▶ **Task**: Below are the entries. Transcribe exactly the lines from the one with "a21boi: 2 / 1.3" through the one with "1640 | 554 |", ends included, and leave out all others.

(Supplied data Opens)

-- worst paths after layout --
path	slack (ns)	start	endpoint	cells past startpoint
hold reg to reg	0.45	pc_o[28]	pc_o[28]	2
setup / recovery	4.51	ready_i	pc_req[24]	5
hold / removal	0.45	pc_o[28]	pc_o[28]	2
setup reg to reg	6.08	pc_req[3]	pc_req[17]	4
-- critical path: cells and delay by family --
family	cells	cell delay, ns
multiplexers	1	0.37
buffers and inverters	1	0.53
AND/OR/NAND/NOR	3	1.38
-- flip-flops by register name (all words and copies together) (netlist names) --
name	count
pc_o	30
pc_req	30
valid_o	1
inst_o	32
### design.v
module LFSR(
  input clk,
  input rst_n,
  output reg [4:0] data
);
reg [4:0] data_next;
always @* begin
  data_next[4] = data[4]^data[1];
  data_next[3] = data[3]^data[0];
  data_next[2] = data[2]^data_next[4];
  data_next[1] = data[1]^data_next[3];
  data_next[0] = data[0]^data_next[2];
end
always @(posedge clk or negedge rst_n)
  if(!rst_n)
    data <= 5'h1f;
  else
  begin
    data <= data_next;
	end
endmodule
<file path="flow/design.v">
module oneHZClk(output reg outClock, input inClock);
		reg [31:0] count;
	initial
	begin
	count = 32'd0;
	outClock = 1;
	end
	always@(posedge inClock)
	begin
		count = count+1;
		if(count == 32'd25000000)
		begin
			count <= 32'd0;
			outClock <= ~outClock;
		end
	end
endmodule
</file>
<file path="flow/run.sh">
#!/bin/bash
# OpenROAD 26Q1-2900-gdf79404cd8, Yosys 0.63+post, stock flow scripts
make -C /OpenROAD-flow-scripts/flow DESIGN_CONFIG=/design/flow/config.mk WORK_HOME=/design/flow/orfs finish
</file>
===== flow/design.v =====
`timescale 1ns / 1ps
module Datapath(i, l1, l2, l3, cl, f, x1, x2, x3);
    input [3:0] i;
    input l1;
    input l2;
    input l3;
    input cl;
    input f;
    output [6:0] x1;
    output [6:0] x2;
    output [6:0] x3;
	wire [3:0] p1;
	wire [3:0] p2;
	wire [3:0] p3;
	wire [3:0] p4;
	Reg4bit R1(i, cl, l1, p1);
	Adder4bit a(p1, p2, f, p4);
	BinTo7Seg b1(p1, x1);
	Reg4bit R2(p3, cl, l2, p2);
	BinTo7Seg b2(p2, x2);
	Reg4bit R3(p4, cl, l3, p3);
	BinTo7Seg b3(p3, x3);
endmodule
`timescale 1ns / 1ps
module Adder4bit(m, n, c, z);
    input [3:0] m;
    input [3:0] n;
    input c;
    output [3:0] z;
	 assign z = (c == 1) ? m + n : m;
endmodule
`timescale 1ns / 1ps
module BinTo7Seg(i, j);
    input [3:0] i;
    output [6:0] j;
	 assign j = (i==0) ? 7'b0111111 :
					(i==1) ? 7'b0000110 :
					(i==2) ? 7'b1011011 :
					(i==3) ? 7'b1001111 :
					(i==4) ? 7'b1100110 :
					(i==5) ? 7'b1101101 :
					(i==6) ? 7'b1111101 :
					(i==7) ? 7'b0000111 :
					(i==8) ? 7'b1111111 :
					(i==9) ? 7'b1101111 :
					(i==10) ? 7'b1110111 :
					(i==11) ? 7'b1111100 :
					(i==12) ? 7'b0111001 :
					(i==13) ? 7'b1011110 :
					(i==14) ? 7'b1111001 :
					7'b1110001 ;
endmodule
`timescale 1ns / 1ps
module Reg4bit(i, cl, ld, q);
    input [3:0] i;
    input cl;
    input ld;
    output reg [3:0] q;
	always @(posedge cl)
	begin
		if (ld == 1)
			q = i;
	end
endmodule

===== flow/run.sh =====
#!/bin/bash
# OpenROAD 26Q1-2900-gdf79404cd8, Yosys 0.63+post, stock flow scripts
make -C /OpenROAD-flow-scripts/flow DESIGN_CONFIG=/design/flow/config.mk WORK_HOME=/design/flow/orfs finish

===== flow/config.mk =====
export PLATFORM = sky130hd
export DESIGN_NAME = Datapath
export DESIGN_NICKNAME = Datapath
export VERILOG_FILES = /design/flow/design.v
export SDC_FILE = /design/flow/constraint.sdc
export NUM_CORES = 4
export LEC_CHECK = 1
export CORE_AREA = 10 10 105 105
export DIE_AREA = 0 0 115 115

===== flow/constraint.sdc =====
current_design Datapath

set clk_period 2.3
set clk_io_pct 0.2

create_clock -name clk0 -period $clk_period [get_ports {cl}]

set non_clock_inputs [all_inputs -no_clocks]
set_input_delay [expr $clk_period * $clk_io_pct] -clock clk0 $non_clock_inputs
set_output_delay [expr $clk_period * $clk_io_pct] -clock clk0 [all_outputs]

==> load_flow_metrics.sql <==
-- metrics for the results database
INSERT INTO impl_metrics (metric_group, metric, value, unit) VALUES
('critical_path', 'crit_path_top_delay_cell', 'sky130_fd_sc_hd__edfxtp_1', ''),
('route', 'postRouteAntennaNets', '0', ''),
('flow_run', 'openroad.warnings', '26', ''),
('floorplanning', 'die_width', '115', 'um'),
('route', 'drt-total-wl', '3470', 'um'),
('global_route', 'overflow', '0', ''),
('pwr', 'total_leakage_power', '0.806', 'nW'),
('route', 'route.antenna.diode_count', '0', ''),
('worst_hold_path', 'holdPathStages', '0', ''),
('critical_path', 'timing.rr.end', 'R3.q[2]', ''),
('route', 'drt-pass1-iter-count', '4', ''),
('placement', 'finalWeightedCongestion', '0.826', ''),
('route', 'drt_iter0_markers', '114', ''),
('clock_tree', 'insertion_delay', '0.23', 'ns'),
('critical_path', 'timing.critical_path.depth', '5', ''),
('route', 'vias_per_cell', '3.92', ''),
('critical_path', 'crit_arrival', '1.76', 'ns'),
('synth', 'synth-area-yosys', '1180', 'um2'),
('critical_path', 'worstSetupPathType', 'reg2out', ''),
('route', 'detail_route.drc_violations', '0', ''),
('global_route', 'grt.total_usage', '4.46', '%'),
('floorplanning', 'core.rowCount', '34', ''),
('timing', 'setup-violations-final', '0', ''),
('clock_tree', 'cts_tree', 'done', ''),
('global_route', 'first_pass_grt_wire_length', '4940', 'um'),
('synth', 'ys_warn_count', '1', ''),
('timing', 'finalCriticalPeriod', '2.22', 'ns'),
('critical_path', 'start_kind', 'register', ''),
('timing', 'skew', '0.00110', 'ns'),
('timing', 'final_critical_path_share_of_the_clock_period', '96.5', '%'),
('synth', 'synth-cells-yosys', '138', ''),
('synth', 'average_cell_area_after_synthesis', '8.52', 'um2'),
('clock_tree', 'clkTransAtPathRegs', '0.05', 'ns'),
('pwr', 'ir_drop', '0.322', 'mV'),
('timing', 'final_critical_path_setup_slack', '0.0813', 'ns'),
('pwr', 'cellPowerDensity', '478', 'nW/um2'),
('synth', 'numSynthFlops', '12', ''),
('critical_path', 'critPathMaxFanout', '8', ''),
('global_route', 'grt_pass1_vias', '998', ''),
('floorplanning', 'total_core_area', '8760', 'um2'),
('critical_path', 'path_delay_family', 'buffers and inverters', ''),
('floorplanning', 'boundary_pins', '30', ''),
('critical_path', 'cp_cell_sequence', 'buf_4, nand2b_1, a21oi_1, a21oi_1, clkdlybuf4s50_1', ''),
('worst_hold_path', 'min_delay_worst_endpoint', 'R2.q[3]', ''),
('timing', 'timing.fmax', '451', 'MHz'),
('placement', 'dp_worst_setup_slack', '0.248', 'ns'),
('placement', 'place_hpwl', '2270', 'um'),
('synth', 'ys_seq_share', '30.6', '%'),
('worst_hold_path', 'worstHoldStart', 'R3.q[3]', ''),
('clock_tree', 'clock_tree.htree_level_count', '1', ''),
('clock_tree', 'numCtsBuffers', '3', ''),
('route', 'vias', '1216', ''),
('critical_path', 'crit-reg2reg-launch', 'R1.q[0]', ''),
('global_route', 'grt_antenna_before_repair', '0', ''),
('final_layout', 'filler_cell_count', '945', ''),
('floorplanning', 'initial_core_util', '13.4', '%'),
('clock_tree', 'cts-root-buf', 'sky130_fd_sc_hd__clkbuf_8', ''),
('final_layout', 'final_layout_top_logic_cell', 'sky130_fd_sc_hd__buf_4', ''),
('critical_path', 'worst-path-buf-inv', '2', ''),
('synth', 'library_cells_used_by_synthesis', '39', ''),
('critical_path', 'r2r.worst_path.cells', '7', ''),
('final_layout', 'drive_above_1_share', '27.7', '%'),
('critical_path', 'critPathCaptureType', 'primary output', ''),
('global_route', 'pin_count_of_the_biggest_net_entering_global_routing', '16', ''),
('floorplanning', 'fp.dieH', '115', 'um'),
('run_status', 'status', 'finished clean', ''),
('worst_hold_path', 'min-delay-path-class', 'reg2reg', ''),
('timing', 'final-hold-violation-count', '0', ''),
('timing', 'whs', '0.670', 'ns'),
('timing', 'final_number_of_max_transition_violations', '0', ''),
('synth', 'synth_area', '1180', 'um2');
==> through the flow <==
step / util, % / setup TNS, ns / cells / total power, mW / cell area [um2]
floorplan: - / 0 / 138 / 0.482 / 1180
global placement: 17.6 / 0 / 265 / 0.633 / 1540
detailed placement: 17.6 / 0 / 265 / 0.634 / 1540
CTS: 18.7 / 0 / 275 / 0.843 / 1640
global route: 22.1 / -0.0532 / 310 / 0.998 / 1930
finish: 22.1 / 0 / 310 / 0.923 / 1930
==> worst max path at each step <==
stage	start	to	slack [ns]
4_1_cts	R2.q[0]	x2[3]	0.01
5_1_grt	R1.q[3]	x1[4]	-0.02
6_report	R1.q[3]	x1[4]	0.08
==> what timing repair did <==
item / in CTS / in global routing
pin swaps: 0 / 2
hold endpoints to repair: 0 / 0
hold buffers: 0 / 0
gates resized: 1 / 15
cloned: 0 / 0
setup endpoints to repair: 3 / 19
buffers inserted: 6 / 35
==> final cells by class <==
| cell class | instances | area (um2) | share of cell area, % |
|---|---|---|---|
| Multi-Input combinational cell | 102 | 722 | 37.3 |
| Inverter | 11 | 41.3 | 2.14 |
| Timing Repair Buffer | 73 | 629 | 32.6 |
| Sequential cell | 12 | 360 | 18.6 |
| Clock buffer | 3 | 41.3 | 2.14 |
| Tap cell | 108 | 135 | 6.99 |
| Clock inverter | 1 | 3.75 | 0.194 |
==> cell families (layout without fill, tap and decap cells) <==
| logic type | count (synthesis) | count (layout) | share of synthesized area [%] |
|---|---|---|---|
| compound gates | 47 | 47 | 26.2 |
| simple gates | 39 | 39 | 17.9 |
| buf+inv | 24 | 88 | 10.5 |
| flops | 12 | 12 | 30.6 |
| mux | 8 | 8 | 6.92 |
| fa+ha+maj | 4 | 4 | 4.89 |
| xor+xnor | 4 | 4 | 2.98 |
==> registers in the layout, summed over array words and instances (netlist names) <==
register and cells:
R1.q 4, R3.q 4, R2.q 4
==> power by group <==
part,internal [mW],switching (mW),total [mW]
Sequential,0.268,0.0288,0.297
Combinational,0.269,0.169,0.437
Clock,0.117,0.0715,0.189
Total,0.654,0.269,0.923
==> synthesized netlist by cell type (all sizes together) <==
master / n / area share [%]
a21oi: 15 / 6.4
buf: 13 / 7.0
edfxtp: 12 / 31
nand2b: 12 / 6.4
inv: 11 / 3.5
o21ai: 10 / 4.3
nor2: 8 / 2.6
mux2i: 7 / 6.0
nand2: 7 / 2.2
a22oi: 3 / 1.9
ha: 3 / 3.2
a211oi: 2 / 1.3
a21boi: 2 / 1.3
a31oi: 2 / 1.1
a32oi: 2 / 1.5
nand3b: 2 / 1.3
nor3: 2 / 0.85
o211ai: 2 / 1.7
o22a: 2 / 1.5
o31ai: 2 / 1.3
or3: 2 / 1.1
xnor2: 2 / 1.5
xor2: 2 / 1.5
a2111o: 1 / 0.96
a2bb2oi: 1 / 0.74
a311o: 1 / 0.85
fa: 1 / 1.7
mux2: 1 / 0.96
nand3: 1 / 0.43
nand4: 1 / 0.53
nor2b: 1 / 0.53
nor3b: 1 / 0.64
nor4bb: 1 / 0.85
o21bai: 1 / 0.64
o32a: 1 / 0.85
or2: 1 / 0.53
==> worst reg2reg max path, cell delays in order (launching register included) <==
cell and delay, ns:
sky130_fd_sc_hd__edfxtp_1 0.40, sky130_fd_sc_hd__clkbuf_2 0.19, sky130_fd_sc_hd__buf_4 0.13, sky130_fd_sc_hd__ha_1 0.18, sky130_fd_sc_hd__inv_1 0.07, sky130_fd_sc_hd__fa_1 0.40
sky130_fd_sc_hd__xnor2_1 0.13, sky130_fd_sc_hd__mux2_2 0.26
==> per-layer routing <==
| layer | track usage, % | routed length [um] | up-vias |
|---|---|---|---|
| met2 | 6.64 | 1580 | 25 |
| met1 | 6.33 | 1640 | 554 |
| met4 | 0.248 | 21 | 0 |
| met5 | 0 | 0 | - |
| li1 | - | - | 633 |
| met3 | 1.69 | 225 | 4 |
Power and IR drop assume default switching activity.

(Supplied data Closes)

▶ **Answer box**:
a21boi: 2 / 1.3
a31oi: 2 / 1.1
a32oi: 2 / 1.5
nand3b: 2 / 1.3
nor3: 2 / 0.85
o211ai: 2 / 1.7
o22a: 2 / 1.5
o31ai: 2 / 1.3
or3: 2 / 1.1
xnor2: 2 / 1.5
xor2: 2 / 1.5
a2111o: 1 / 0.96
a2bb2oi: 1 / 0.74
a311o: 1 / 0.85
fa: 1 / 1.7
mux2: 1 / 0.96
nand3: 1 / 0.43
nand4: 1 / 0.53
nor2b: 1 / 0.53
nor3b: 1 / 0.64
nor4bb: 1 / 0.85
o21bai: 1 / 0.64
o32a: 1 / 0.85
or2: 1 / 0.53
==> worst reg2reg max path, cell delays in order (launching register included) <==
cell and delay, ns:
sky130_fd_sc_hd__edfxtp_1 0.40, sky130_fd_sc_hd__clkbuf_2 0.19, sky130_fd_sc_hd__buf_4 0.13, sky130_fd_sc_hd__ha_1 0.18, sky130_fd_sc_hd__inv_1 0.07, sky130_fd_sc_hd__fa_1 0.40
sky130_fd_sc_hd__xnor2_1 0.13, sky130_fd_sc_hd__mux2_2 0.26
==> per-layer routing <==
| layer | track usage, % | routed length [um] | up-vias |
|---|---|---|---|
| met2 | 6.64 | 1580 | 25 |
| met1 | 6.33 | 1640 | 554 |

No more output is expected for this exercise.